サンパウロ日伯援護協会(援協、税田パウロ清七会長)は23日の6月定例役員会で、サンパウロ州イタペチニンガ市にある旧サンタ・カーザ病院を今後、援協傘下のSUS(統一保健医療システム)対応病院として運営していくことを発表し、同病院運営委員会の発足も承認した。これは、援協が行っている公益社会福祉法人格取得継続のための措置で、今後同じくSUS対応で、同病院から距離的に近いサンミゲル・アルカンジョ病院(HSMA)との相互利用も実施していく考えだ。
援協の説明によると、現在ブラジル内の法律で公益社会福祉法人格としての免税措置を受けるためには、病院事業全体の6割をSUS対応にする必要があることが決められている。そのため、援協では昨年からソロカバなどの聖南西地域を中心に、援協として条件の合うSUS対応病院を探していたという。
そうしたところ、運営が困難となっていたイタペチニンガ市管轄の旧サンタ・カーザ病院の存在を知った。援協では6月末から90日間にわたって、同病院の試験運営を行う。同市は病院を市の財産として無償で援協に貸し出す形となり、その後の入札で正式に決定すれば、援協傘下のSUS対応病院として本格的な運営を行っていくそうだ。

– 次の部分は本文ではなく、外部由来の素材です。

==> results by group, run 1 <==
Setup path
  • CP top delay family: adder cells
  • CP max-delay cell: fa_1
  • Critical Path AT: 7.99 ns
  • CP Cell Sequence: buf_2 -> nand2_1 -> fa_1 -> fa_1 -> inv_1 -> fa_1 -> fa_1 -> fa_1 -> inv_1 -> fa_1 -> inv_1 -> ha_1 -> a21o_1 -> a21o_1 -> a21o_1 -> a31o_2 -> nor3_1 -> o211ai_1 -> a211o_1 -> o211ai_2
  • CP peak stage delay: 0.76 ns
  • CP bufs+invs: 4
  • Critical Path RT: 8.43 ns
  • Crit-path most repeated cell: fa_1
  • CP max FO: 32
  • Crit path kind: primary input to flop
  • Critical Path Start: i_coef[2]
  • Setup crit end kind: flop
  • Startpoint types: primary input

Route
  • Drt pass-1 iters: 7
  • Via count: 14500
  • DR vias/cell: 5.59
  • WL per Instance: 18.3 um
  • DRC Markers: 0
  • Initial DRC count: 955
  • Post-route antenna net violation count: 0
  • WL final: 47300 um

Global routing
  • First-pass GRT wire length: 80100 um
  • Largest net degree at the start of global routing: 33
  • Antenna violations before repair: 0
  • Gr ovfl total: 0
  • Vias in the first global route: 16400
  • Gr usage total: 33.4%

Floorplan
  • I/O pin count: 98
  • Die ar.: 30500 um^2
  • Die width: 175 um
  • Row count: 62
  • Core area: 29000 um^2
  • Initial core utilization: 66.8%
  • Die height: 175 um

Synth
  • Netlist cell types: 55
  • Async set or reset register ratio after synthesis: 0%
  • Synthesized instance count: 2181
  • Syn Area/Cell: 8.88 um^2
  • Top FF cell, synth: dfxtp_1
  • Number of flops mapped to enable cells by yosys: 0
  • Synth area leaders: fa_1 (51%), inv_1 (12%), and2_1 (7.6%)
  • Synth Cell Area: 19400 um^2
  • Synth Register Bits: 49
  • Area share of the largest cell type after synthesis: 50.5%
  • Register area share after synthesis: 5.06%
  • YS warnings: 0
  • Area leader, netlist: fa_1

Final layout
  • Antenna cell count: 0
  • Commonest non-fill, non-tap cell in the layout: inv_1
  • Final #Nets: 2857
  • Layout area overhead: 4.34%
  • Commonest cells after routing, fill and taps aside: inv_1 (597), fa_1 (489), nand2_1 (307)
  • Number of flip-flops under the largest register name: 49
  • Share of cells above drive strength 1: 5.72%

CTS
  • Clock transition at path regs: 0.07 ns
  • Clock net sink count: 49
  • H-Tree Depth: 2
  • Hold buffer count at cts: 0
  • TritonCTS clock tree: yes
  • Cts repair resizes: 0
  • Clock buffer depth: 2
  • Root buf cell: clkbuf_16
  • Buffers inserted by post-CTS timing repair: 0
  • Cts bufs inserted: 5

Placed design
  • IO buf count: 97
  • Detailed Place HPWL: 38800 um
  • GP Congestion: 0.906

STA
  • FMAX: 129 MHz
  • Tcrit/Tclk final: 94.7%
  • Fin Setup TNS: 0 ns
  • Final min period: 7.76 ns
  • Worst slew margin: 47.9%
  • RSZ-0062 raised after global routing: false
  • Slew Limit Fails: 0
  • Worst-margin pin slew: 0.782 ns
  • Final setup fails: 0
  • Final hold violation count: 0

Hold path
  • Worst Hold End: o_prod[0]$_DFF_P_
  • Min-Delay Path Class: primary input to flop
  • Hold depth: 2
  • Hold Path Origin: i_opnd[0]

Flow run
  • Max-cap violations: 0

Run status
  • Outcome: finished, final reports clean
### src/hdl/rrd_pkg.sv
// ----------------------------------------------------------------------------
// RPC reply deframer package
// Shared types and constants for the record-marking reply deframer.
// ----------------------------------------------------------------------------
package rrd_pkg;

    localparam int DATA_W      = 8;
    localparam int LEN_W       = 31;
    localparam int XID_W       = 32;
    localparam int TOTAL_W     = 32;
    localparam int SKIP_W      = 33;
    localparam int HDR_CNT_W   = 3;
    localparam int CFG_IDX_W   = 1;
    localparam int CFG_DATA_W  = 32;
    localparam int QUEUE_DEPTH = 2;
    localparam int QPTR_W      = $clog2(QUEUE_DEPTH);
    localparam int QCNT_W      = $clog2(QUEUE_DEPTH + 1);

    localparam logic [HDR_CNT_W-1:0] HDR_BYTES = 3'd4;
    localparam logic [LEN_W-1:0]     MAX_LEN_RESET = 31'd65536;

    localparam logic [CFG_IDX_W-1:0] REG_EXPECTED_XID   = 1'b0;
    localparam logic [CFG_IDX_W-1:0] REG_MAX_RECORD_LEN = 1'b1;

    localparam logic [XID_W-1:0] MSG_REPLY      = 32'd1;
    localparam logic [XID_W-1:0] REPLY_ACCEPTED = 32'd0;
    localparam logic [XID_W-1:0] ACCEPT_SUCCESS = 32'd0;

    typedef enum logic [3:0] {
        PH_IDLE  = 4'd0,
        PH_XID   = 4'd1,
        PH_MTYPE = 4'd2,
        PH_RSTAT = 4'd3,
        PH_VFLAV = 4'd4,
        PH_VLEN  = 4'd5,
        PH_VSKIP = 4'd6,
        PH_ASTAT = 4'd7,
        PH_BODY  = 4'd8
    } phase_t;

    typedef enum logic [2:0] {
        ST_OK       = 3'd0,
        ST_XID      = 3'd1,
        ST_NOTREPLY = 3'd2,
        ST_DENIED   = 3'd3,
        ST_ACCEPT   = 3'd4,
        ST_SHORT    = 3'd5,
        ST_TOOLONG  = 3'd6
    } status_t;

    typedef struct packed {
        logic [DATA_W-1:0] body_byte;
        logic              byte_valid;
        logic              record_last;
        status_t           status;
    } result_t;

    typedef struct packed {
        logic full;
        logic empty;
    } queue_status_t;

endpackage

援協では、イタペチニンガ病院の試験運営の90日間で約1600万レアル(月額530万レ)の経費がかかるとみており、同経費はサンパウロ州政府が8割、イタペチニンガ市が2割の割合で今後、補助金を捻出する見込みだという。
援協は「(公益社会福祉法人格取得継続のため)昨年から様々な病院を探してきましたが、他の(SUS対応の)候補病院では建物そのものを購入する必要があったりと、なかなか条件が合いませんでした。今回のイタペチニンガ病院も医療機材は古く、建物そのものもガタがきているところもあります。しかし、一番良いのは(援協傘下の)サンミゲル・アルカンジョ病院と地理的に近いことです。イタペチニンガ病院で治療した患者さんをサンミゲル病院に連れてきて中長期療養することもできると思います」と、同じSUS対応のHSMAとの連携による相互利用も考慮している。
また、23日の援協6月定例役員会で承認されたイタペチニンガ病院運営委員会には、森エリオ運営委員長ら援協役員とともにイタペチニンガ文化体育協会役員の名前も列記されており、今後の医療対策として地元地域からも安心の声が届いているそうだ。
援協では「我々の条件に合うのがイタペチニンガ病院だったが、公益社会福祉法人としての維持は間違いなくできると思う。今後3カ月(90日間)の試験運営で見極めるという形になる」と同病院経営への意欲を見せている。